- [Problem]
Go through the entries below and print, exactly, the lines starting at the one with "u_core.bus.result_code[3]$_DFFE_PP0P_ | 0.48 |" and ending at the one with "u_core.bus.result_code[5]$_DFFE_PP0P_ | 0.45 |", keeping both ends and no others.

---*---

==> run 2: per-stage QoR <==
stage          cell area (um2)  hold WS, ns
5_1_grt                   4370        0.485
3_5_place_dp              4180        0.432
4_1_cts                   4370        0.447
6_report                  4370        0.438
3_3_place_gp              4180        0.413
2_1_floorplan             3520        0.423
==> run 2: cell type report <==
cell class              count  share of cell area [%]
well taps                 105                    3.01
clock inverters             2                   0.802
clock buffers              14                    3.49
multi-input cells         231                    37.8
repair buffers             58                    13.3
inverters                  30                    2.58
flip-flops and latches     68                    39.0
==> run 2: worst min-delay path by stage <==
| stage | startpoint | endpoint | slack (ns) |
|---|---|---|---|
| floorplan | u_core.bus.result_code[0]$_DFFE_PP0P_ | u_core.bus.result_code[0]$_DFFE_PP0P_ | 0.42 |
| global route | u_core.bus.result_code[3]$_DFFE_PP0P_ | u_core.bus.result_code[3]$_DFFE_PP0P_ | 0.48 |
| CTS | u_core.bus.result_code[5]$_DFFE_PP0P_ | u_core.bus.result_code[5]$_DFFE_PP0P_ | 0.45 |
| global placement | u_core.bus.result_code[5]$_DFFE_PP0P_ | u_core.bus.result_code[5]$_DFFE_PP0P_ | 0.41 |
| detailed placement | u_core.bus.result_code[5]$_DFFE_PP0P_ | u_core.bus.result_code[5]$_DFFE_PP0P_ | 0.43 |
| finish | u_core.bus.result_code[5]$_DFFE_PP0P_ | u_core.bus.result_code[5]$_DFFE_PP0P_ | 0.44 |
**src/rtl/morse_pkg.sv**
```systemverilog
// Shared Morse definitions: letter codes, FSM states and the letter pattern table.
// Patterns are right-aligned with the first element in the highest used bit (dot=0, dash=1).
package morse_pkg;

    typedef enum logic [4:0] {
        LTR_NONE = 5'd0,
        LTR_A, LTR_B, LTR_C, LTR_D, LTR_E, LTR_F, LTR_G, LTR_H, LTR_I,
        LTR_J, LTR_K, LTR_L, LTR_M, LTR_N, LTR_O, LTR_P, LTR_Q, LTR_R,
        LTR_S, LTR_T, LTR_U, LTR_V, LTR_W, LTR_X, LTR_Y, LTR_Z
    } letter_t;

    typedef enum logic [1:0] {
        IDLE,
        MARK,
        SPACE,
        FLUSH
    } state_e;

    localparam int NUM_LETTERS = 26;
    localparam logic [2:0] MAX_ELEMS = 3'd4;

    // Entry i describes letter code i+1 (A..Z).
    localparam logic [3:0] LETTER_PAT [NUM_LETTERS] = '{
        4'b0001, 4'b1000, 4'b1010, 4'b0100, 4'b0000, 4'b0010, 4'b0110,
        4'b0000, 4'b0000, 4'b0111, 4'b0101, 4'b0100, 4'b0011, 4'b0010,
        4'b0111, 4'b0110, 4'b1101, 4'b0010, 4'b0000, 4'b0001, 4'b0001,
        4'b0001, 4'b0011, 4'b1001, 4'b1011, 4'b1100
    };

    localparam logic [2:0] LETTER_LEN [NUM_LETTERS] = '{
        3'd2, 3'd4, 3'd4, 3'd3, 3'd1, 3'd4, 3'd3,
        3'd4, 3'd2, 3'd4, 3'd3, 3'd4, 3'd2, 3'd2,
        3'd3, 3'd4, 3'd4, 3'd3, 3'd3, 3'd1, 3'd3,
        3'd4, 3'd3, 3'd4, 3'd4, 3'd4
    };

endpackage

```
**src/rtl/morse_symbol_lookup.sv**
```systemverilog
// Combinational match of a collected element pattern against the A..Z table.
module morse_symbol_lookup
    import morse_pkg::*;
(
    input  logic [3:0] pattern_i,
    input  logic [2:0] count_i,
    output logic       valid_o,
    output letter_t    code_o
);

    always_comb begin
        valid_o = 1'b0;
        code_o  = LTR_NONE;
        for (int i = 0; i < NUM_LETTERS; i++) begin
            if (count_i == LETTER_LEN[i] && pattern_i == LETTER_PAT[i]) begin
                valid_o = 1'b1;
                code_o  = letter_t'(5'(i + 1));
            end
        end
    end

endmodule

```
**src/rtl/morse_code_decryptor.sv**
```systemverilog
// Serial Morse decoder: measures mark/space runs, collects up to four elements per letter
// and emits a registered VALID or ERR pulse when GAP_LEN consecutive low samples close the letter.
module morse_code_decryptor
    import morse_pkg::*;
#(
    parameter int GAP_LEN = 3
) (
    input  logic       clk,
    input  logic       rst,
    input  logic       EN,
    input  logic       IN,
    output logic [4:0] OUT,
    output logic       VALID,
    output logic       ERR
);

    localparam logic [2:0] GAP = 3'(GAP_LEN);

    state_e     state_q, state_d;
    logic [2:0] run_q, run_d;
    logic [2:0] elem_q, elem_d;
    logic [2:0] zero_q, zero_d;
    logic [3:0] pattern_q, pattern_d;
    letter_t    out_q, out_d;
    logic       valid_q, valid_d;
    logic       err_q, err_d;

    logic       lookupValid;
    letter_t    lookupCode;

    morse_symbol_lookup u_lookup (
        .pattern_i (pattern_q),
        .count_i   (elem_q),
        .valid_o   (lookupValid),
        .code_o    (lookupCode)
    );

    always_comb begin
        state_d   = state_q;
        run_d     = run_q;
        elem_d    = elem_q;
        zero_d    = zero_q;
        pattern_d = pattern_q;
        out_d     = out_q;
        valid_d   = 1'b0;
        err_d     = 1'b0;

        if (!EN) begin
            state_d   = IDLE;
            run_d     = 3'd0;
            elem_d    = 3'd0;
            zero_d    = 3'd0;
            pattern_d = 4'd0;
        end else begin
            case (state_q)
                IDLE: begin
                    if (IN) begin
                        state_d   = MARK;
                        run_d     = 3'd1;
                        elem_d    = 3'd0;
                        zero_d    = 3'd0;
                        pattern_d = 4'd0;
                    end
                end

                MARK: begin
                    if (IN) begin
                        if (run_q != 3'd7) begin
                            run_d = run_q + 3'd1;
                        end
                    end else if (run_q >= 3'd5 || elem_q == MAX_ELEMS) begin
                        // Overlong mark or a fifth element: wait out the letter, then report it once.
                        state_d = FLUSH;
                        zero_d  = 3'd1;
                    end else begin
                        state_d   = SPACE;
                        pattern_d = {pattern_q[2:0], run_q >= 3'd3};
                        elem_d    = elem_q + 3'd1;
                        zero_d    = 3'd1;
                    end
                end

                SPACE: begin
                    if (IN) begin
                        state_d = MARK;
                        run_d   = 3'd1;
                        zero_d  = 3'd0;
                    end else if (zero_q + 3'd1 == GAP) begin
                        state_d   = IDLE;
                        run_d     = 3'd0;
                        elem_d    = 3'd0;
                        zero_d    = 3'd0;
                        pattern_d = 4'd0;
                        if (lookupValid) begin
                            valid_d = 1'b1;
                            out_d   = lookupCode;
                        end else begin
                            err_d = 1'b1;
                            out_d = LTR_NONE;
                        end
                    end else begin
                        zero_d = zero_q + 3'd1;
                    end
                end

                FLUSH: begin
                    if (IN) begin
                        zero_d = 3'd0;
                    end else if (zero_q + 3'd1 == GAP) begin
                        state_d   = IDLE;
                        run_d     = 3'd0;
                        elem_d    = 3'd0;
                        zero_d    = 3'd0;
                        pattern_d = 4'd0;
                        err_d     = 1'b1;
                        out_d     = LTR_NONE;
                    end else begin
                        zero_d = zero_q + 3'd1;
                    end
                end

                default: state_d = IDLE;
            endcase
        end
    end

    always_ff @(posedge clk) begin
        if (rst) begin
            state_q   <= IDLE;
            run_q     <= 3'd0;
            elem_q    <= 3'd0;
            zero_q    <= 3'd0;
            pattern_q <= 4'd0;
            out_q     <= LTR_NONE;
            valid_q   <= 1'b0;
            err_q     <= 1'b0;
        end else begin
            state_q   <= state_d;
            run_q     <= run_d;
            elem_q    <= elem_d;
            zero_q    <= zero_d;
            pattern_q <= pattern_d;
            out_q     <= out_d;
            valid_q   <= valid_d;
            err_q     <= err_d;
        end
    end

    assign OUT   = out_q;
    assign VALID = valid_q;
    assign ERR   = err_q;

endmodule

```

---*---

- [Problem solution]
| global route | u_core.bus.result_code[3]$_DFFE_PP0P_ | u_core.bus.result_code[3]$_DFFE_PP0P_ | 0.48 |
| CTS | u_core.bus.result_code[5]$_DFFE_PP0P_ | u_core.bus.result_code[5]$_DFFE_PP0P_ | 0.45 |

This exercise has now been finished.